__Requirement__:
Would you tally how many lines in the records include the word "instances"? Reply with the number only.

Stored data entries:

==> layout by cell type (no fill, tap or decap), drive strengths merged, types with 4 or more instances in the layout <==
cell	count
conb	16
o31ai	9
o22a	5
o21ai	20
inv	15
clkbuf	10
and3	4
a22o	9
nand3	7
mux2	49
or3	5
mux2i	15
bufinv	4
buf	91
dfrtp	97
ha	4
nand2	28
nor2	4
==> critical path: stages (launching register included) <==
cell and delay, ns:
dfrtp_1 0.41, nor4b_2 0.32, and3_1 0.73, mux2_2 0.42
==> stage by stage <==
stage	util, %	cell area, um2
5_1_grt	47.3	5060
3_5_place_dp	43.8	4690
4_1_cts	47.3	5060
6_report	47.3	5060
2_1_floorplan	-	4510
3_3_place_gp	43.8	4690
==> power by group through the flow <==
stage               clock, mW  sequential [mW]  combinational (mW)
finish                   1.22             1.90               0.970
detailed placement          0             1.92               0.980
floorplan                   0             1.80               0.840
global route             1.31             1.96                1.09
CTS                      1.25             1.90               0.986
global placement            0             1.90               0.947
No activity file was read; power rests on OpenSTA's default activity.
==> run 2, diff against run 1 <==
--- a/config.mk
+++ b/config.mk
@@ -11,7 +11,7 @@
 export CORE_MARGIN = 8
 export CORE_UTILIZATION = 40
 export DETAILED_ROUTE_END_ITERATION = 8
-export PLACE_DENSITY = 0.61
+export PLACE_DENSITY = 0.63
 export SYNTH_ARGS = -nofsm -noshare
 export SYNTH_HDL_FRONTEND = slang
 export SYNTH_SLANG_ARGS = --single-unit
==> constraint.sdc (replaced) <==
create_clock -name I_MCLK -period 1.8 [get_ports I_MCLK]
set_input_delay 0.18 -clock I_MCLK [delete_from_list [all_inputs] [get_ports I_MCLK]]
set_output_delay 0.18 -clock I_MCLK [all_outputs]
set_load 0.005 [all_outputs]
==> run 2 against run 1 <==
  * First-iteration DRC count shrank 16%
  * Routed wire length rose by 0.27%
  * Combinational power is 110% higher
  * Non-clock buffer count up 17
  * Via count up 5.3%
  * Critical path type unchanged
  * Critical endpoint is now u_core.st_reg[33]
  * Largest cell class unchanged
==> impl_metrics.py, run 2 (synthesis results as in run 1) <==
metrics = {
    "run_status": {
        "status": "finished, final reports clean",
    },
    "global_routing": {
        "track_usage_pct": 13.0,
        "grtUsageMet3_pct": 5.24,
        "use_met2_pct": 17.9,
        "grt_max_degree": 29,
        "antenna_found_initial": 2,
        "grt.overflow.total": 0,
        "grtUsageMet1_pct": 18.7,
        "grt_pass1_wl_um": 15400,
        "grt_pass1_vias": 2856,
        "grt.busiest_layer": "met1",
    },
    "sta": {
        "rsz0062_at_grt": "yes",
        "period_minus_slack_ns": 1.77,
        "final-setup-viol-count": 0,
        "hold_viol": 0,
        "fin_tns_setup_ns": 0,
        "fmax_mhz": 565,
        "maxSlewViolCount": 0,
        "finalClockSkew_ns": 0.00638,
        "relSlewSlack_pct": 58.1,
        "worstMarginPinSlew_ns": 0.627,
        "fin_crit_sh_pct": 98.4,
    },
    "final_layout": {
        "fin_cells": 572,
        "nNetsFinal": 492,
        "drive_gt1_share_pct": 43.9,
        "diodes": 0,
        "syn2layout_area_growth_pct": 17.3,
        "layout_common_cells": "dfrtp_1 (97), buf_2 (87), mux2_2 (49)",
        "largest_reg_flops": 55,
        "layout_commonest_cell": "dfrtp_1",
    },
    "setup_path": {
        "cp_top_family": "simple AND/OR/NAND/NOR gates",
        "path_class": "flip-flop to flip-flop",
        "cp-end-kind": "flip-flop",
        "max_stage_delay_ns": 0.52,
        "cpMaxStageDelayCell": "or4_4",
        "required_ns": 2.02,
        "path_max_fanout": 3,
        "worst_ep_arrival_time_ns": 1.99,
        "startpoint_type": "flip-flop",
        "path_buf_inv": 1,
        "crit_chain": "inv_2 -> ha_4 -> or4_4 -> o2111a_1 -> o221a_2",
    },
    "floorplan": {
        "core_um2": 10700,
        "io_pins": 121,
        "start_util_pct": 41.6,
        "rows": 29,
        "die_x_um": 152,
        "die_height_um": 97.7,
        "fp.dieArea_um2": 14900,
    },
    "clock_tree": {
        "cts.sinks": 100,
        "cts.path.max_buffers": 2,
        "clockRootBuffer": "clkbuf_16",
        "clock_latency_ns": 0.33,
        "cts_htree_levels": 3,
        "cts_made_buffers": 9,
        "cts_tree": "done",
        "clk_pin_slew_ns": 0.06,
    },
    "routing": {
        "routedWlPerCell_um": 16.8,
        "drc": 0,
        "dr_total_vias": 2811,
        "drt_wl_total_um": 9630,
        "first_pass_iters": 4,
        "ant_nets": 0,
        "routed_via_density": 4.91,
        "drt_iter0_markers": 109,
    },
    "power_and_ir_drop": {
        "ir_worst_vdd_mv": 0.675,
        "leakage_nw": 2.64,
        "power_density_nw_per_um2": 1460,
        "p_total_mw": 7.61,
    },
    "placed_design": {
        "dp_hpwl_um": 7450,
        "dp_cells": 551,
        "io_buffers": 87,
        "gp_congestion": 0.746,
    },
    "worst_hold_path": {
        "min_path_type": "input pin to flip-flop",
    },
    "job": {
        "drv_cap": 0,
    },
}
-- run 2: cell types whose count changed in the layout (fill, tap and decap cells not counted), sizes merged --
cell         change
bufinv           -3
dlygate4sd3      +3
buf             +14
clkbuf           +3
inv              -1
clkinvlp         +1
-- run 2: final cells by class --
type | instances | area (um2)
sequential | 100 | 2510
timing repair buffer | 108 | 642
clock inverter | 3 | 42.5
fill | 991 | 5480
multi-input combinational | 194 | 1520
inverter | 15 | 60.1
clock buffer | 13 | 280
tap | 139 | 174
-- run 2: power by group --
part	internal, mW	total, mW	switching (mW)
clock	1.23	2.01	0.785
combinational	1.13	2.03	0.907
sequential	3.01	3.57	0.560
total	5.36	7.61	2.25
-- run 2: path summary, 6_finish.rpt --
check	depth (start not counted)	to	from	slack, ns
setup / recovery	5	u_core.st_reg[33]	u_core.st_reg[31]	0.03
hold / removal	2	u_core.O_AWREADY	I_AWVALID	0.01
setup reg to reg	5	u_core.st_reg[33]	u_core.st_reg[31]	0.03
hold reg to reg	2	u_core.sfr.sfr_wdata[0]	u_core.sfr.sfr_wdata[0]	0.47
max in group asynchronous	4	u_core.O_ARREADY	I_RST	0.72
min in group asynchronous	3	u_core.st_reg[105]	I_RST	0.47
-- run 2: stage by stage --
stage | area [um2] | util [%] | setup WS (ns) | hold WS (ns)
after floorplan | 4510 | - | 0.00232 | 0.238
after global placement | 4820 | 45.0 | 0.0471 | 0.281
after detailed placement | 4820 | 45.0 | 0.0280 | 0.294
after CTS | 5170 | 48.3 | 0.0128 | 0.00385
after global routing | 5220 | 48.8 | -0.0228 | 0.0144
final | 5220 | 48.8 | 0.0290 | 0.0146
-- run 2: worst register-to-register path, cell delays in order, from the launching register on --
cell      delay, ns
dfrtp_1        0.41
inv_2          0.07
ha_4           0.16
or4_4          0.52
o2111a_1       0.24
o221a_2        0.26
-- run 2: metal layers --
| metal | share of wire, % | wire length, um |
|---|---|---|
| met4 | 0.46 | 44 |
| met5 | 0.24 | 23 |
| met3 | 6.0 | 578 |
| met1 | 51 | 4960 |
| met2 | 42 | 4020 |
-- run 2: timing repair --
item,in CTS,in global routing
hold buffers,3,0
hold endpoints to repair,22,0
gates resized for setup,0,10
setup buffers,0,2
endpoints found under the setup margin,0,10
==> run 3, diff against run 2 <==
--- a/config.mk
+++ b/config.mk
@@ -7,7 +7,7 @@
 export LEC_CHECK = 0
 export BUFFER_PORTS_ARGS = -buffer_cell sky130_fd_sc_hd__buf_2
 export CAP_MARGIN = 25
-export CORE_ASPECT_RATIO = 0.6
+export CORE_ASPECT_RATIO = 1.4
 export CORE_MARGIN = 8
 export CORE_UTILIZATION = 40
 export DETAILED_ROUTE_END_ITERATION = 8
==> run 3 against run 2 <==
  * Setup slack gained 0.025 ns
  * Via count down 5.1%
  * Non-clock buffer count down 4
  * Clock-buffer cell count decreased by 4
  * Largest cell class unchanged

__Written response__:
2